Plant sense and perception
Darwin would perhaps not be surprised that the expression of hundreds of genes is altered following mechanical stimulus in climbing plants, and about 2.5% of the genome is responsive to touch. It is a good example of how the system controls the genome. Furthermore, plants sense the environment around them. By studyng the trajectories of pea tendrils as they reach out for the support, it has been shown the plants not only respond to the presence of an object before touching it (yes, before touching it!) they also perceive the object is three-dimensions and how thick it is! The researchers in this study exposed the plant to a picture (yes a picture!) of the real support (a wooden pole) and observed tendrils’ kinematics was similar to the condition in which no support was offered. That is the plant responded as if it was the real pole!

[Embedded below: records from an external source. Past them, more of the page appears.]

## src/depth_grid_mesh_triangulator_core_defines.svh

```systemverilog
// Assertion helpers shared by the triangulator sources.
`ifndef DEPTH_GRID_MESH_TRIANGULATOR_CORE_DEFINES_SVH
`define DEPTH_GRID_MESH_TRIANGULATOR_CORE_DEFINES_SVH

`ifndef NO_ASSERTIONS
// same-cycle implication
`define ASSERT_IMPLIES(lbl, clk, rst_n, ante, cons) \
	lbl: assert property (@(posedge clk) disable iff (!rst_n) (ante) |-> (cons)) \
		else $error("same-cycle check failed");
// next-cycle implication
`define ASSERT_NEXT(lbl, clk, rst_n, ante, cons) \
	lbl: assert property (@(posedge clk) disable iff (!rst_n) (ante) |=> (cons)) \
		else $error("next-cycle check failed");
`else
`define ASSERT_IMPLIES(lbl, clk, rst_n, ante, cons)
`define ASSERT_NEXT(lbl, clk, rst_n, ante, cons)
`endif

`endif

```

## src/dgmt_pkg.sv

```systemverilog
package dgmt_pkg;

	localparam int CFG_DIM_W = 10;
	localparam int DEPTH_W   = 16;
	localparam int NUM_W     = 18;
	localparam int TOTAL_W   = 19;
	localparam int POS_W     = 9;

	localparam logic [CFG_DIM_W-1:0] FRAME_WIDTH_RESET  = 10'd480;
	localparam logic [CFG_DIM_W-1:0] FRAME_HEIGHT_RESET = 10'd360;
	localparam logic [DEPTH_W-1:0]   DEPTH_LIMIT_RESET  = 16'(65535 / 80);

	localparam logic [1:0] REG_FRAME_WIDTH  = 2'd0;
	localparam logic [1:0] REG_FRAME_HEIGHT = 2'd1;
	localparam logic [1:0] REG_DEPTH_LIMIT  = 2'd2;

	// result slots of one pixel, in delivery order
	localparam int SLOTS        = 4;
	localparam int SLOT_VERTEX  = 0;
	localparam int SLOT_TRI_A   = 1;
	localparam int SLOT_TRI_B   = 2;
	localparam int SLOT_SUMMARY = 3;

	typedef enum logic [1:0] {
		KIND_VERTEX   = 2'd0,
		KIND_TRIANGLE = 2'd1,
		KIND_SUMMARY  = 2'd2
	} kind_t;

	typedef struct packed {
		logic             valid;
		logic [NUM_W-1:0] num;
	} pixel_t;

	typedef struct packed {
		kind_t              kind;
		logic [POS_W-1:0]   column;
		logic [POS_W-1:0]   row;
		logic [DEPTH_W-1:0] vertex_depth;
		logic [NUM_W-1:0]   corner_one;
		logic [NUM_W-1:0]   corner_two;
		logic [NUM_W-1:0]   corner_three;
		logic [TOTAL_W-1:0] vertex_total;
		logic [TOTAL_W-1:0] triangle_total;
	} result_t;

	typedef struct packed {
		result_t [SLOTS-1:0] slot;
		logic [SLOTS-1:0]    mask;
	} bundle_t;

endpackage

```

## src/dgmt_quad.sv

```systemverilog
module dgmt_quad (
	input  logic              en,
	input  dgmt_pkg::pixel_t  a,
	input  dgmt_pkg::pixel_t  b,
	input  dgmt_pkg::pixel_t  c,
	input  dgmt_pkg::pixel_t  d,
	output dgmt_pkg::result_t first_tri,
	output dgmt_pkg::result_t second_tri,
	output logic [1:0]        tri_valid
);
	import dgmt_pkg::*;

	logic prim_cba, prim_cdb, fall_dba, fall_cda, any_prim;

	function automatic result_t make_tri(pixel_t p, pixel_t q, pixel_t s);
		result_t r;
		r              = '0;
		r.kind         = KIND_TRIANGLE;
		r.corner_one   = p.num;
		r.corner_two   = q.num;
		r.corner_three = s.num;
		return r;
	endfunction

	always_comb begin
		prim_cba = en && a.valid && b.valid && c.valid;
		prim_cdb = en && c.valid && d.valid && b.valid;
		any_prim = prim_cba || prim_cdb;
		// fallback diagonal only when no primary triangle was made
		fall_dba = en && !any_prim && a.valid && b.valid && d.valid;
		fall_cda = en && !any_prim && c.valid && d.valid && a.valid;

		if (prim_cba) begin
			first_tri = make_tri(c, b, a);
		end else if (prim_cdb) begin
			first_tri = make_tri(c, d, b);
		end else if (fall_dba) begin
			first_tri = make_tri(d, b, a);
		end else begin
			first_tri = make_tri(c, d, a);
		end

		if (prim_cba) begin
			second_tri = make_tri(c, d, b);
		end else begin
			second_tri = make_tri(c, d, a);
		end

		tri_valid[0] = any_prim || fall_dba || fall_cda;
		tri_valid[1] = (prim_cba && prim_cdb) || (fall_dba && fall_cda);
	end

endmodule

```

## config.mk

```make
export PLATFORM = sky130hd
export DESIGN_NAME = dgmt_quad
export DESIGN_NICKNAME = d
export VERILOG_FILES = /design/src/depth_grid_mesh_triangulator_core_defines.svh /design/src/dgmt_pkg.sv /design/src/dgmt_quad.sv
export SDC_FILE = /design/constraint.sdc
export NUM_CORES = 1
export LEC_CHECK = 0
export BUFFER_PORTS_ARGS = -buffer_cell sky130_fd_sc_hd__buf_2
export CAP_MARGIN = 5
export CORE_AREA = 2 2 130 132
export DETAILED_ROUTE_END_ITERATION = 16
export DIE_AREA = 0 0 132 134
export GPL_TIMING_DRIVEN = 0
export PLACE_DENSITY = 0.45
export SETUP_SLACK_MARGIN = 0.2
export SLEW_MARGIN = 20
export SYNTH_ARGS = -nofsm -noshare
export SYNTH_HDL_FRONTEND = slang
export SYNTH_SLANG_ARGS = --single-unit
export TNS_END_PERCENT = 1
```

## constraint.sdc

```tcl
create_clock -name vclk -period 1.22
set_clock_uncertainty 0.1 [all_clocks]
set_input_delay 0.061 -clock vclk [all_inputs]
set_output_delay 0.061 -clock vclk [all_outputs]
set_load 0.005 [all_outputs]
```

==> metrics.cfg, run 1 <==
[status]
status=finished, violations left
violations=setup timing

[timing]
setup_tns_ps=-4460
final-setup-viol-count=46
maxSlewViolCount=0
layout_worst_path_cycle_share_pct=113
fmax_mhz=727
fin_ws_ps=-155
finalWorstPathRequiredPeriod_ps=1380
rsz0062_at_grt=true
hold_viol=0

[worst_hold_path]
hold_path_end=second_tri[84]
min-delay-start=c[10]
whs_path_depth=3
hold_class=in2out

[layout]
clkbuf_count=0
area_delta_synth_final_pct=98.8
nets=694
design.seq.count=0
ff_latch_area_um2=0
antenna_cells=0
drive_above_1_share_pct=74.6

[synthesis]
synthTopCellsByCount=buf_4, mux2_2, conb_1, nand4_1, o211ai_1
ys.warnings.count=0
synth_cell_types=16
synth_top_cells_by_area=buf_4, mux2_2, buf_8, o2111ai_2, o211ai_1
yosys.area.top_type=buf_4
seq_area_frac_synth_pct=0
post_synth.cell_area_avg_um2=8.50
syn-cell-area_mm2=0.00235
syn_inst=276
yosys.cell_count.top_type=buf_4
yosysTopAreaCellShare_pct=59.8

[routing]
vias_per_cell=2.95
drt_wl_total_um=8900
drtAntennaViolNets=0
dr_total_vias=2463
firstDrtPassIters=3
drtIter0Drc=24
routedWlPerCell_um=10.7
drcViolationCount=0

[grt]
grt_pass1_vias=2121
grt_max_degree=11
overflow=0
antenna_found_initial=0
grt_usage_pct=8.58
grt_first_pass_wirelength_um=12000

[power]
pwr-share-comb_pct=100.0
p_switching_uw=506
internal_power_uw=890
p_seq_share_pct=0
p_leak_nw=2.82
peakVddDrop_mv=0.0949
pwr-share-clk_pct=0
power_density_mw_per_mm2=299
switching_share_pct=36.3
power_mw=1.40

[job]
max-cap-violations=0

[placement]
globalplace.congestion=0.733
io_buffers=185
hpwl_um=7900

[die]
die_x_um=132
num_rows=47
dieArea_mm2=0.0177
die_y_um=134
core_mm2=0.0163
ios=335
start_util_pct=14.4

[worst_setup_path]
cp_data_required_time_ps=1060
critical_path_arrival_ps=1210
startpoint_type=input pin
cp-end-kind=primary output
crit_type=in2out
path_max_fanout=5

[clock_tree]
cts_hold_buf=0

[layout by cell type (no fill, tap or decap)]
cell	count
buf_16	1
nand4_4	1
buf_6	40
buf_12	6
buf_4	186
nor2_1	1
clkbuf_16	1
a21boi_0	1
or2_1	1
conb_1	148
mux2_4	28
buf_8	4
nand4_1	2
o2111ai_4	1
nor2_4	1
o211ai_1	2
buf_2	146
mux2_2	44
inv_1	1
[worst max path at each step]
stage	startpoint	endpoint	slack, ps
floorplan	b[18]	first_tri[81]	10
global placement	a[18]	first_tri[86]	-460
detailed placement	a[18]	first_tri[86]	-470
CTS	b[18]	first_tri[86]	-180
global route	d[18]	first_tri[86]	-230
finish	b[18]	first_tri[86]	-160
[layout make-up]
cell class | instances | area [µm²]
inverter | 1 | 3.75
tap | 220 | 275
multi-input combinational | 230 | 1580
timing repair buffer | 193 | 1300
buffer | 191 | 1510
fill | 1726 | 11600
[metrics by stage]
step | worst slack [ps] | instance area [µm²] | hold slack, ps | std cells | utilization (%)
after CTS | -176 | 4450 | 296 | 834 | 27.3
after global routing | -232 | 4660 | 307 | 835 | 28.6
after detailed placement | -466 | 4180 | 295 | 827 | 25.6
final | -155 | 4660 | 292 | 835 | 28.6
after global placement | -458 | 4180 | 293 | 827 | 25.6
after floorplan | 11.8 | 2970 | 92.7 | 422 | -
[cells by family (layout without fill, tap and decap cells)]
group / after synthesis / in the layout / synth area share [%]
multiplexers: 72 / 72 / 34.6
buffers and inverters: 192 / 385 / 61.5
other: 2 / 148 / 0.320
AO/OA/AOI/OAI: 4 / 4 / 1.60
AND/OR/NAND/NOR: 6 / 6 / 1.97
[power groups by stage]
| stage | Sequential, mW | Clock [mW] | Combinational (mW) |
|---|---|---|---|
| floorplan | 0 | 0 | 0.784 |
| global placement | 0 | 0 | 1.21 |
| detailed placement | 0 | 0 | 1.21 |
| CTS | 0 | 0 | 1.29 |
| global route | 0 | 0 | 1.51 |
| finish | 0 | 0 | 1.40 |
[repair_timing]
action | 4_1_cts | 5_1_grt
pin swaps | 4 | 3
endpoints found under the setup margin | 73 | 73
cloned | 1 | 0
resized for setup | 41 | 40
buffers inserted | 6 | 1
[metal layers]
layer	vias to the layer above	wire length [µm]	track usage [%]
met3	0	859	1.47
met5	-	0	0
met4	0	0	0
met2	177	5130	19.1
li1	1259	-	-
met1	1027	2910	8.52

Even plants, it seems, have an epistimology :) For those interested, I give the reference below.
https://www.sciencedirect.com/science/article/pii/S0960982218304561
Raymond Noble is an author of Understandng Living Systems, Cambridge University Press, available from all book retailers.
Plants are able to sense external mechanical stress, such as those due to gravity or obstacles, and alter their growth accordingly [1, 2, 3, 4, 5, 6, …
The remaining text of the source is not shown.